▶ [INSTRUCTIONS FOR THE TASK] In the entries below, the lines from the one with "## run 2: what timing repair did" through the one with "14 | 0.06114 |" are to be copied exactly; both ends count.

[Extracted records]
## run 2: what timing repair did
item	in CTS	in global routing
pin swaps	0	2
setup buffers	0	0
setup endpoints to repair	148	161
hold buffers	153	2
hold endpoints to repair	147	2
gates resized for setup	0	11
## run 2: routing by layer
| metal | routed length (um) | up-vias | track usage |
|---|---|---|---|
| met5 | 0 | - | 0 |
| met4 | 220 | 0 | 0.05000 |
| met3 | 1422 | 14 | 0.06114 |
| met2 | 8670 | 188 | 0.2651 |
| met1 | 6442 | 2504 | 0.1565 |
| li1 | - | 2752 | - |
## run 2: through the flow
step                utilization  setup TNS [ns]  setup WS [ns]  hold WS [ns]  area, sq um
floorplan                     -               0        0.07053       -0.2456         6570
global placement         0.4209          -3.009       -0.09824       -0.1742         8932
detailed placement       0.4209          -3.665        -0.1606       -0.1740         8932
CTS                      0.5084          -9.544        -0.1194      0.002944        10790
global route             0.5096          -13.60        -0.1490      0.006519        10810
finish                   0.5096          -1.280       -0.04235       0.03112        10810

---

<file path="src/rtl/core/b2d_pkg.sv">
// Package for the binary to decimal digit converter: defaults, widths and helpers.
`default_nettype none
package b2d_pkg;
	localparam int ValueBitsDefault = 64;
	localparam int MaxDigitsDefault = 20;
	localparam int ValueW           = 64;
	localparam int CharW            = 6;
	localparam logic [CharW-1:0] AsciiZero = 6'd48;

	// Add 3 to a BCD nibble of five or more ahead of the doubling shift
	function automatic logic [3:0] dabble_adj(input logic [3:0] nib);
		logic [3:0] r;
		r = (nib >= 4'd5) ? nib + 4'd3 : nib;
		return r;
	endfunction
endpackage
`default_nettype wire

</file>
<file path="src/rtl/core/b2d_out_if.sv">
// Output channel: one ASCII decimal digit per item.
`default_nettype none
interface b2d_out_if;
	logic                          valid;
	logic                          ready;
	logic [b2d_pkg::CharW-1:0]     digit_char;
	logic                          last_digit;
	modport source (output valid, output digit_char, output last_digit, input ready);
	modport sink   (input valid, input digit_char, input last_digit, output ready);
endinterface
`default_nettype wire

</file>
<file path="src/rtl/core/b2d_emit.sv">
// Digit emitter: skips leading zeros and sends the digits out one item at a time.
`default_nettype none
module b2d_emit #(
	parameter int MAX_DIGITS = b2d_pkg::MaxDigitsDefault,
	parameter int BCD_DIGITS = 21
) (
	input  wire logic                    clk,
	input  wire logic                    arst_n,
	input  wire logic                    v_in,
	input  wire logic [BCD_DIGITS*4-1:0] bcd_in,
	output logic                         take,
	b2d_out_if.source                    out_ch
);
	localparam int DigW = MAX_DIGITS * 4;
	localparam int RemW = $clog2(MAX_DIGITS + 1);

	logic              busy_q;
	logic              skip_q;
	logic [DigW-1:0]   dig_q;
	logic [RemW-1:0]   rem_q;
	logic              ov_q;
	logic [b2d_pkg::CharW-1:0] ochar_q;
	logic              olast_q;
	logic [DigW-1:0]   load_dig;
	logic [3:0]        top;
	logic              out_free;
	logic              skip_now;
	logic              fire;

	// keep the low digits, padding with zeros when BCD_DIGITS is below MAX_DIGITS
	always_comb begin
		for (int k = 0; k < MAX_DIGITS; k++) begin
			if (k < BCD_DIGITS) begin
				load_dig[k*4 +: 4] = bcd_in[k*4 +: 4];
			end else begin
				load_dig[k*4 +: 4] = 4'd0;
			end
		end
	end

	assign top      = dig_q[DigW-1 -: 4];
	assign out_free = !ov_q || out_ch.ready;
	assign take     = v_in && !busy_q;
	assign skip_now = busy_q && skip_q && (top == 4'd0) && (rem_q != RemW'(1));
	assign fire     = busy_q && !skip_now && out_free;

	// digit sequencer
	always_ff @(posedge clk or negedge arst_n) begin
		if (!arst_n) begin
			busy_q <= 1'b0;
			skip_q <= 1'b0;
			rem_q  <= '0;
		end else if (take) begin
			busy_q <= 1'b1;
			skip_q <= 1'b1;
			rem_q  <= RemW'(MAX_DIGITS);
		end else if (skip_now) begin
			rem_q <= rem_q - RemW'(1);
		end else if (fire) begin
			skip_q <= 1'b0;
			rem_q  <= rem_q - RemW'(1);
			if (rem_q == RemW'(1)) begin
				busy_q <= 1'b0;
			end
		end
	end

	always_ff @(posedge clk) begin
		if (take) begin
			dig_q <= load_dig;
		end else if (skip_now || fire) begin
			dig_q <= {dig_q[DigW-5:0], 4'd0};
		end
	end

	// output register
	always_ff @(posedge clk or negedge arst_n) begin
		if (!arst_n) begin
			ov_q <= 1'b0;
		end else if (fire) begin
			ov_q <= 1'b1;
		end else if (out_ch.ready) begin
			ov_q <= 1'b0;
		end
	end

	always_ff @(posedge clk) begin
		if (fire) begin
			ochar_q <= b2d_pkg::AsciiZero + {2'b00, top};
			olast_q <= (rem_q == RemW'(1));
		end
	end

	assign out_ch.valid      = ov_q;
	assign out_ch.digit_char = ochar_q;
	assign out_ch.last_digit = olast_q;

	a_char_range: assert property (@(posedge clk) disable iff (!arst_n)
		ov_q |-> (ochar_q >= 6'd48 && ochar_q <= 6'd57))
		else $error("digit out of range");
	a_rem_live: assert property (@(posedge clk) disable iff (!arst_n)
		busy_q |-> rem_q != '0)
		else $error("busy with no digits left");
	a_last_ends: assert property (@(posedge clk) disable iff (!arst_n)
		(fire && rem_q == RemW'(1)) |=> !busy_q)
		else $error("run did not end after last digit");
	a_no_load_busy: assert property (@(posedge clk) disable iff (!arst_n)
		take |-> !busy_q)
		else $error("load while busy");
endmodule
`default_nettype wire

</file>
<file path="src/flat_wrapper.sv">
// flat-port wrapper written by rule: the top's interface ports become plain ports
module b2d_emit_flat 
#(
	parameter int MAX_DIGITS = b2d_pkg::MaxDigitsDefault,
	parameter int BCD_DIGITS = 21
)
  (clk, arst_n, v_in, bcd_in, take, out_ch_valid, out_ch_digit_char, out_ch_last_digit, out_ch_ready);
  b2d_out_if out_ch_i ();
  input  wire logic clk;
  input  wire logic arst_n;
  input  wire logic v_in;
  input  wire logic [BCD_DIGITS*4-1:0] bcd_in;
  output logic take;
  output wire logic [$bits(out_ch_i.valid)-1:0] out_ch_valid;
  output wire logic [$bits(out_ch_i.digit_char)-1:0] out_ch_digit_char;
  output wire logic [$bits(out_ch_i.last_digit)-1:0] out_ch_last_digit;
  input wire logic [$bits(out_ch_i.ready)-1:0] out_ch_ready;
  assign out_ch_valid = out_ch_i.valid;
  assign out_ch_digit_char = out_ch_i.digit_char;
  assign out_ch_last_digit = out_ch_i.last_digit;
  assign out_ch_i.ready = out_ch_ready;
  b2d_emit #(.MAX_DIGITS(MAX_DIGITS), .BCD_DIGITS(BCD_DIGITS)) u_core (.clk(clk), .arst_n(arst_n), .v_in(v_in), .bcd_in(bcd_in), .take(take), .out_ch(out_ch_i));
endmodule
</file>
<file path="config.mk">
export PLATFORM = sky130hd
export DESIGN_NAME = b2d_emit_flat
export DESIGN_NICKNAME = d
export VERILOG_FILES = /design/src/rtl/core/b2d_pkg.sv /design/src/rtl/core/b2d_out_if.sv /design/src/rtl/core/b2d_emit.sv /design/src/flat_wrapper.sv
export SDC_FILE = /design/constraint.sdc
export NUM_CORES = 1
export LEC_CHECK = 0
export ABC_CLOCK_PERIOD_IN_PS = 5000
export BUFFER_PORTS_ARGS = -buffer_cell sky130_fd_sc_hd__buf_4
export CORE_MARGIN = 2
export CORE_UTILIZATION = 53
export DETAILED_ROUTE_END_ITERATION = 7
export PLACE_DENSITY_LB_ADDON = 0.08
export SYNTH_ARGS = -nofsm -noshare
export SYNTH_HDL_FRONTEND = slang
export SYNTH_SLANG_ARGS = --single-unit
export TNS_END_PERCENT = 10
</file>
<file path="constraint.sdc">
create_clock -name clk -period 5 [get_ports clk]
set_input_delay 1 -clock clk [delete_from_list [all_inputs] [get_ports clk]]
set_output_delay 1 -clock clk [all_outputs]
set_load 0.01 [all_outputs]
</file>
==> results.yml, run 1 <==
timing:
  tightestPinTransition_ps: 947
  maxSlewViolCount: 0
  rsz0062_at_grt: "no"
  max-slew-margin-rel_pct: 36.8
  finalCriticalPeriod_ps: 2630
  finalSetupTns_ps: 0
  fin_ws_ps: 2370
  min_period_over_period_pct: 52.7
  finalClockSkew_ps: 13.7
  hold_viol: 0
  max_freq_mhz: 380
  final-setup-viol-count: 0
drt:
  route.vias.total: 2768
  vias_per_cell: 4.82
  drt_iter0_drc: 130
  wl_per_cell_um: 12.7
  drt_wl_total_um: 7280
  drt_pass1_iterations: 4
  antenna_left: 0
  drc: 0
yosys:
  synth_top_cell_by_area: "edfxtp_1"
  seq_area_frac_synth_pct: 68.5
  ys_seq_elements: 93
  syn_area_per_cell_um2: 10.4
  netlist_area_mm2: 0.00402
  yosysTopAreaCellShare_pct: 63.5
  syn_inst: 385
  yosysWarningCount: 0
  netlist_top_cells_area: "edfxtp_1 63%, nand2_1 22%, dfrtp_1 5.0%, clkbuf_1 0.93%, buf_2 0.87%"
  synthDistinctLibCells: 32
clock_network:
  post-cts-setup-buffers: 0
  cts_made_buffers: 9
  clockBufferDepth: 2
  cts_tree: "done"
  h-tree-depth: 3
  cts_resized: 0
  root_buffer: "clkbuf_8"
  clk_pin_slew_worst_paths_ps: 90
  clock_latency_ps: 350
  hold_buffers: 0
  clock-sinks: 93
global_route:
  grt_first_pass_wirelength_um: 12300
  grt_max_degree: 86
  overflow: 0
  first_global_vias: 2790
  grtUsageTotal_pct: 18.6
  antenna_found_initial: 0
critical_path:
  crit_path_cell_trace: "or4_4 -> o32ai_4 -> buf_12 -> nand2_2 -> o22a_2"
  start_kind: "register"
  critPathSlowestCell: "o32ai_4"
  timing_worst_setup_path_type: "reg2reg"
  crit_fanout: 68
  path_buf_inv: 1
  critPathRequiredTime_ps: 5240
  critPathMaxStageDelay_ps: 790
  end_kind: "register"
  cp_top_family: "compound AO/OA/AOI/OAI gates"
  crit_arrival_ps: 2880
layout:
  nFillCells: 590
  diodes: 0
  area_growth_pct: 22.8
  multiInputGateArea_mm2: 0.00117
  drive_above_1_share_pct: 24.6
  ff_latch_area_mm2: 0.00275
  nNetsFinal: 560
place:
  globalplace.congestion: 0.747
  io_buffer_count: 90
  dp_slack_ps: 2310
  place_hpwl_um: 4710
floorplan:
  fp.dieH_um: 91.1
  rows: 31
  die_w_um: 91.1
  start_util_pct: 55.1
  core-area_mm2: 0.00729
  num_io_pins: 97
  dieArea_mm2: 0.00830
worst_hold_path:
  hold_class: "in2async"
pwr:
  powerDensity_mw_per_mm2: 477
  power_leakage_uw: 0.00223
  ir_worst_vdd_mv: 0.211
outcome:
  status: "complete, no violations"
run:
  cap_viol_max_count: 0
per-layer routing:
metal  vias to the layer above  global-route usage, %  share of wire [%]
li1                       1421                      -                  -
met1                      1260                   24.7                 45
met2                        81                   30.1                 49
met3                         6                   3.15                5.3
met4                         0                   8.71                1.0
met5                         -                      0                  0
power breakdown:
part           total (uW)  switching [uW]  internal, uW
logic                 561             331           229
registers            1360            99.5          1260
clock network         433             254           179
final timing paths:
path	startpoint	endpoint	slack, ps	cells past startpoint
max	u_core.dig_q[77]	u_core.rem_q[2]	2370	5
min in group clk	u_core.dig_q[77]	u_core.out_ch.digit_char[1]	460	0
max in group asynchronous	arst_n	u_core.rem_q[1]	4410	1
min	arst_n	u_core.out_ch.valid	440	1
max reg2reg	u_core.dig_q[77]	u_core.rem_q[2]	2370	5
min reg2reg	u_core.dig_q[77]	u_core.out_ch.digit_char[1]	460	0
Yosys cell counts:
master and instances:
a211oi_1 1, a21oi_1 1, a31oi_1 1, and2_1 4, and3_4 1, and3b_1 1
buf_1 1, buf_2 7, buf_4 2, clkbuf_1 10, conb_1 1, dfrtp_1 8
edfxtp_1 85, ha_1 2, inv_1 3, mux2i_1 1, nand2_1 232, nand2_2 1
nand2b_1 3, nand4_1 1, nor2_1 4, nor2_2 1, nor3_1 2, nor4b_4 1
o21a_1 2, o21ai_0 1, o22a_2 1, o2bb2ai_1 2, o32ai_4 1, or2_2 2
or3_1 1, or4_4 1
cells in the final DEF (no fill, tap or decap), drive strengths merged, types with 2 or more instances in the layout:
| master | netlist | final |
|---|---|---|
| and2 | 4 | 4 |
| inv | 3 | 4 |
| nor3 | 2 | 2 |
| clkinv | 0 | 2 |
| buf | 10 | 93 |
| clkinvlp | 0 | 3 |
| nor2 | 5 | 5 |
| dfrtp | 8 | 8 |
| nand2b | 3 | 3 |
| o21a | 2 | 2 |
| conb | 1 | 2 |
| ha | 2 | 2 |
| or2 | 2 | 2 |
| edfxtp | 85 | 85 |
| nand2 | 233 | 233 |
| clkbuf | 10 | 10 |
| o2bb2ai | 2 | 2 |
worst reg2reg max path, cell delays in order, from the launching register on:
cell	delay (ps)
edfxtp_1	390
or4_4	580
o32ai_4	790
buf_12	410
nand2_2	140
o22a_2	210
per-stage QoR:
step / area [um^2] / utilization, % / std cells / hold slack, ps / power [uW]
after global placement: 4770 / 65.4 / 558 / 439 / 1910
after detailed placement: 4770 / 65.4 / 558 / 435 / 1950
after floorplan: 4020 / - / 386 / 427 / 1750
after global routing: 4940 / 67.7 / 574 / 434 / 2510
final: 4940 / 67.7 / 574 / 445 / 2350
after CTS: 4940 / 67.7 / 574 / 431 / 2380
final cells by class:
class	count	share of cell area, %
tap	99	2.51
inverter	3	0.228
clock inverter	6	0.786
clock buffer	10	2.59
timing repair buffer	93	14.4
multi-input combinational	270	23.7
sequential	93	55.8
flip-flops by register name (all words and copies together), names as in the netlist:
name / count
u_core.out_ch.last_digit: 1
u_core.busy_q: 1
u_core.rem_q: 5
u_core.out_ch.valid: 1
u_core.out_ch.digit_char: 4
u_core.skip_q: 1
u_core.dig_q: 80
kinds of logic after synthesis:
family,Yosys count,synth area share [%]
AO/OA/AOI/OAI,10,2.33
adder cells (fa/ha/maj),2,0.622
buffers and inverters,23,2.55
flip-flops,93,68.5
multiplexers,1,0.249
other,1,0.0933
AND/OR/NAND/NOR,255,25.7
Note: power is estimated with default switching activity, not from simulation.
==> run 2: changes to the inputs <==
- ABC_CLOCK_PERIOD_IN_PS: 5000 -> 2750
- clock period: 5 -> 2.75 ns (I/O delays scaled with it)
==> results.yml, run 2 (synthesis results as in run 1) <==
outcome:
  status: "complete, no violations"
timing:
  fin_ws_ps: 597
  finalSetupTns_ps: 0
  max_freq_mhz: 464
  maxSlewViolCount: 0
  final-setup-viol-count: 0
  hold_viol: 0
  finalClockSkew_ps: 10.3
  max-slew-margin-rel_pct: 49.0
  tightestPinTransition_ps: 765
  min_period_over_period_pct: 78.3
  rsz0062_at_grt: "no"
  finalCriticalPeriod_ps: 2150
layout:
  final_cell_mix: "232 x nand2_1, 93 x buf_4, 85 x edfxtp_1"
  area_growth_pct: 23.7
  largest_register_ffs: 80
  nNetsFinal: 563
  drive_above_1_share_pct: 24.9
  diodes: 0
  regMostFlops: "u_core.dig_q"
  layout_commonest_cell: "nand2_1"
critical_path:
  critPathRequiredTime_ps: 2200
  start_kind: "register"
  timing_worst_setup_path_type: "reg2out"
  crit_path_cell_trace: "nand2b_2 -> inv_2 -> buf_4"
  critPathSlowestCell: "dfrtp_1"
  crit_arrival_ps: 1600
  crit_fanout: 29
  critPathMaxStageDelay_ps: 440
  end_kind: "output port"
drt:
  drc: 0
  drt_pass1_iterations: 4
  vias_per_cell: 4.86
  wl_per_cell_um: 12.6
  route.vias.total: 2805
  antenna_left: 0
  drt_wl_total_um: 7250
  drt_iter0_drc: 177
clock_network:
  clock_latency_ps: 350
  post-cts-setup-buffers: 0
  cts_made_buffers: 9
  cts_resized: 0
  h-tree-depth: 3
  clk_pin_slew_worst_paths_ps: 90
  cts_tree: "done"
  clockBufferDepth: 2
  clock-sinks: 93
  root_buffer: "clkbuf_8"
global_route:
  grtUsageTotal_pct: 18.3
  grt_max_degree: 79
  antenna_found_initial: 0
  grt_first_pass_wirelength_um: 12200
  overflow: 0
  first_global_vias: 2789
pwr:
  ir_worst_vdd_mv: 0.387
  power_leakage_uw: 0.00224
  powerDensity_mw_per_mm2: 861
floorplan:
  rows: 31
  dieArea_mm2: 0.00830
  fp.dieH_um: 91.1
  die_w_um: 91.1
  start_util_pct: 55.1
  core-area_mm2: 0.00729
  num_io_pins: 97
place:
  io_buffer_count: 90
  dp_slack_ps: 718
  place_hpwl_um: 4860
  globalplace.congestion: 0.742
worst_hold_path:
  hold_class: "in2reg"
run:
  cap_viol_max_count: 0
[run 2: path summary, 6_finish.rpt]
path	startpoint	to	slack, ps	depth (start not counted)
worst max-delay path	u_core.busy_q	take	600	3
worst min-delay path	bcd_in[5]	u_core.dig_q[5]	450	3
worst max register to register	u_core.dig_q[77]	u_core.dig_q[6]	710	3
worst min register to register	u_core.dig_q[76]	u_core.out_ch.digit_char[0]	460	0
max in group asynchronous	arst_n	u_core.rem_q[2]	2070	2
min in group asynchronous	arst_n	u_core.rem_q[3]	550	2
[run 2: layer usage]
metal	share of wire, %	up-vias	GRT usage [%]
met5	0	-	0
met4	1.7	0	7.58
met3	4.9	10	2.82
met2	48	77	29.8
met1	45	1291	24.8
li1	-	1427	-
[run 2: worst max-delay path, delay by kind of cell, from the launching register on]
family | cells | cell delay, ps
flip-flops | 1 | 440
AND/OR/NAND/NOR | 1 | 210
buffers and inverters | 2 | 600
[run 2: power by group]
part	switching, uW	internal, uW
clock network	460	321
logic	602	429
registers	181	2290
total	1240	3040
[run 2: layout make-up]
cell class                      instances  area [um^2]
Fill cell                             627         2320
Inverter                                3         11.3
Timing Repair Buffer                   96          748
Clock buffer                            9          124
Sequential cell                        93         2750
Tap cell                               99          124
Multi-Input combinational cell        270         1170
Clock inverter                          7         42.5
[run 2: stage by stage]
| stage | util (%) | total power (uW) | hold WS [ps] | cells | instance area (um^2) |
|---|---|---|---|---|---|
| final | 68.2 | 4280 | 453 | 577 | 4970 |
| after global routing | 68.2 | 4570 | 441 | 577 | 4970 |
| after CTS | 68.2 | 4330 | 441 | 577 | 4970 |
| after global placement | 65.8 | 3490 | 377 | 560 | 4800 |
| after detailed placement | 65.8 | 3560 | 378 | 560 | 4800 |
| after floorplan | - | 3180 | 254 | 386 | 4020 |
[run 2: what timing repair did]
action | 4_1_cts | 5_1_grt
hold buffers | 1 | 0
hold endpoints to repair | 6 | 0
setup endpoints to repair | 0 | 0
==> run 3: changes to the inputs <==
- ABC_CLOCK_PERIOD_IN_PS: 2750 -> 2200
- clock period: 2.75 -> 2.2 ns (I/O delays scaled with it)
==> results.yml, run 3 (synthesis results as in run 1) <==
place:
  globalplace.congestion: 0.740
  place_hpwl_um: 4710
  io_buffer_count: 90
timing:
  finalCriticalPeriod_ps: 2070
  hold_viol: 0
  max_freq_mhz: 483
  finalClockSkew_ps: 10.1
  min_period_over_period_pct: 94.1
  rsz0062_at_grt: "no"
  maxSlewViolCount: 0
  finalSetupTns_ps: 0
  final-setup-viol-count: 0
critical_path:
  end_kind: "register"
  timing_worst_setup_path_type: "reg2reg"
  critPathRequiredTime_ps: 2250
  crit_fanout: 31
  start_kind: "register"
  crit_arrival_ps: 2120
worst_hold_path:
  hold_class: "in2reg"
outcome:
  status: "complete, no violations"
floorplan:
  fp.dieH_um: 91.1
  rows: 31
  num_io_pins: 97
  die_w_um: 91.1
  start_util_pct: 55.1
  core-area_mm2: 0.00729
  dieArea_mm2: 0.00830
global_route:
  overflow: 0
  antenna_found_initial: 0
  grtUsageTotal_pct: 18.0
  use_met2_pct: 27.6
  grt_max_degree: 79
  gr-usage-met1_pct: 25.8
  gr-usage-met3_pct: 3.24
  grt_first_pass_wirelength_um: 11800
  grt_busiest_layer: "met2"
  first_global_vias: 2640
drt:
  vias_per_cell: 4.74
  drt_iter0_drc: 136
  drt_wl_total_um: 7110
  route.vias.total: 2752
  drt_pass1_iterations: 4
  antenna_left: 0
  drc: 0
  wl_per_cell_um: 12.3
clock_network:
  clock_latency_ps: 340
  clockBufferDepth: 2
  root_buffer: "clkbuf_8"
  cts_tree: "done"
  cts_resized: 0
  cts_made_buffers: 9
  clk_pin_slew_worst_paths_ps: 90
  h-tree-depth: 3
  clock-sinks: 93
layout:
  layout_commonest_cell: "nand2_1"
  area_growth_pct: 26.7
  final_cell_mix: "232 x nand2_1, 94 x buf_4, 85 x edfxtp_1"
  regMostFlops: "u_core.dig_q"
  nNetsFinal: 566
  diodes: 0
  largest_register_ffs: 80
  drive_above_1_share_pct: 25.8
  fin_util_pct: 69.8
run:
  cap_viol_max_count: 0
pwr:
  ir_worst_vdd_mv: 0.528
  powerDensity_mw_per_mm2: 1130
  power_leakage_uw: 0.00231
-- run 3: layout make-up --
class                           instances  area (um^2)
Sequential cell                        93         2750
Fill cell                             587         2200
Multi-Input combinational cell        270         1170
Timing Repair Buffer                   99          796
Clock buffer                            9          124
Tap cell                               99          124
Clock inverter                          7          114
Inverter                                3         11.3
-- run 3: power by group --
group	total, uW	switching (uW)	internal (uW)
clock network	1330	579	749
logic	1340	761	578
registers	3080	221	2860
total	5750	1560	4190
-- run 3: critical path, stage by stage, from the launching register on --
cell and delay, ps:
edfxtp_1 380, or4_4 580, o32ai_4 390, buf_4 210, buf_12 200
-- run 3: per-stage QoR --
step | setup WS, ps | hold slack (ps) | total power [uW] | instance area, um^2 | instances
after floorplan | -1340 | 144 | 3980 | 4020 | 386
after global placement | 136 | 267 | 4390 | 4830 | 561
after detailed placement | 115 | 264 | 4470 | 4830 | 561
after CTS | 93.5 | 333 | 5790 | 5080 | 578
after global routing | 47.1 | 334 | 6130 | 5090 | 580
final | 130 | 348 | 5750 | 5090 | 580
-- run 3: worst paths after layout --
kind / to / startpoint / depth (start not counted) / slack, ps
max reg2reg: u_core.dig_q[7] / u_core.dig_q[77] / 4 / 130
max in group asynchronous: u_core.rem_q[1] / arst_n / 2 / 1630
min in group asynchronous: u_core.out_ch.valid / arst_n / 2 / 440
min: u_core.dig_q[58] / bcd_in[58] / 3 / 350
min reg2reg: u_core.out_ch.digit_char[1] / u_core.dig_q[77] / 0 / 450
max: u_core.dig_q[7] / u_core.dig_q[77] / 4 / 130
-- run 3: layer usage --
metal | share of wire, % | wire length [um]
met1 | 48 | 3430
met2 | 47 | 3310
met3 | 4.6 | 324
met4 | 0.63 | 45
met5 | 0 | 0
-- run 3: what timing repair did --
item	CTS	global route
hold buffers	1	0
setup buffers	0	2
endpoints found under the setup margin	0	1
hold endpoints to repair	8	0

▶ [ANSWER BOX]
## run 2: what timing repair did
item	in CTS	in global routing
pin swaps	0	2
setup buffers	0	0
setup endpoints to repair	148	161
hold buffers	153	2
hold endpoints to repair	147	2
gates resized for setup	0	11
## run 2: routing by layer
| metal | routed length (um) | up-vias | track usage |
|---|---|---|---|
| met5 | 0 | - | 0 |
| met4 | 220 | 0 | 0.05000 |
| met3 | 1422 | 14 | 0.06114 |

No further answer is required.